$ cat src/rtl/swin_pkg.sv
// Shared types and index-width helpers for the sliding-window write packer.
package swin_pkg;

   // At least one bit, so degenerate sizes (e.g. one lane) still give legal vectors.
   function automatic int idx_w(input int n);
      return (n > 1) ? $clog2(n) : 1;
   endfunction

   localparam int PIX_PER_WORD = 64 / 8;
   localparam int LANE_IDX_W   = idx_w(PIX_PER_WORD);
   localparam int WORD_IDX_W   = idx_w(64);
   localparam int SLOT_IDX_W   = idx_w(8);

   typedef enum logic [0:0] {
      S_FILL = 1'b0,
      S_FULL = 1'b1
   } state_t;

endpackage

$ cat src/rtl/swin_slot_ring.sv
// Line-slot ring bookkeeping: write slot pointer, occupancy counter and
// sticky release-underflow flag.
module swin_slot_ring
   import swin_pkg::*;
#(
   parameter int NUM_LINES = 8
)(
   input  logic                             clk,
   input  logic                             rst,
   input  logic                             line_close,
   input  logic                             line_release,
   output logic [idx_w(NUM_LINES)-1:0]      slot_ptr,
   output logic [$clog2(NUM_LINES+1)-1:0]   lines_used,
   output logic                             fills,
   output logic                             underflow_err
);

   localparam int SLOT_W = idx_w(NUM_LINES);
   localparam int CNT_W  = $clog2(NUM_LINES + 1);

   logic rel_ok;

   // A release on an empty ring is ignored; it only raises the error flag.
   assign rel_ok = line_release && (lines_used != '0);
   assign fills  = line_close && !rel_ok && (lines_used == CNT_W'(NUM_LINES - 1));

   always_ff @(posedge clk or posedge rst) begin
      if (rst) begin
         slot_ptr      <= '0;
         lines_used    <= '0;
         underflow_err <= 1'b0;
      end else begin
         if (line_close)
            slot_ptr <= (slot_ptr == SLOT_W'(NUM_LINES - 1)) ? '0 : slot_ptr + 1'b1;
         if (line_close && !rel_ok)
            lines_used <= lines_used + 1'b1;
         else if (!line_close && rel_ok)
            lines_used <= lines_used - 1'b1;
         if (line_release && (lines_used == '0))
            underflow_err <= 1'b1;
      end
   end

endmodule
* * * * * * * * *
Set down the records again without altering a word.

$ cat src/rtl/swin_pkg.sv
// Shared types and index-width helpers for the sliding-window write packer.
package swin_pkg;

   // At least one bit, so degenerate sizes (e.g. one lane) still give legal vectors.
   function automatic int idx_w(input int n);
      return (n > 1) ? $clog2(n) : 1;
   endfunction

   localparam int PIX_PER_WORD = 64 / 8;
   localparam int LANE_IDX_W   = idx_w(PIX_PER_WORD);
   localparam int WORD_IDX_W   = idx_w(64);
   localparam int SLOT_IDX_W   = idx_w(8);

   typedef enum logic [0:0] {
      S_FILL = 1'b0,
      S_FULL = 1'b1
   } state_t;

endpackage

$ cat src/rtl/swin_slot_ring.sv
// Line-slot ring bookkeeping: write slot pointer, occupancy counter and
// sticky release-underflow flag.
module swin_slot_ring
   import swin_pkg::*;
#(
   parameter int NUM_LINES = 8
)(
   input  logic                             clk,
   input  logic                             rst,
   input  logic                             line_close,
   input  logic                             line_release,
   output logic [idx_w(NUM_LINES)-1:0]      slot_ptr,
   output logic [$clog2(NUM_LINES+1)-1:0]   lines_used,
   output logic                             fills,
   output logic                             underflow_err
);

   localparam int SLOT_W = idx_w(NUM_LINES);
   localparam int CNT_W  = $clog2(NUM_LINES + 1);

   logic rel_ok;

   // A release on an empty ring is ignored; it only raises the error flag.
   assign rel_ok = line_release && (lines_used != '0);
   assign fills  = line_close && !rel_ok && (lines_used == CNT_W'(NUM_LINES - 1));

   always_ff @(posedge clk or posedge rst) begin
      if (rst) begin
         slot_ptr      <= '0;
         lines_used    <= '0;
         underflow_err <= 1'b0;
      end else begin
         if (line_close)
            slot_ptr <= (slot_ptr == SLOT_W'(NUM_LINES - 1)) ? '0 : slot_ptr + 1'b1;
         if (line_close && !rel_ok)
            lines_used <= lines_used + 1'b1;
         else if (!line_close && rel_ok)
            lines_used <= lines_used - 1'b1;
         if (line_release && (lines_used == '0))
            underflow_err <= 1'b1;
      end
   end

endmodule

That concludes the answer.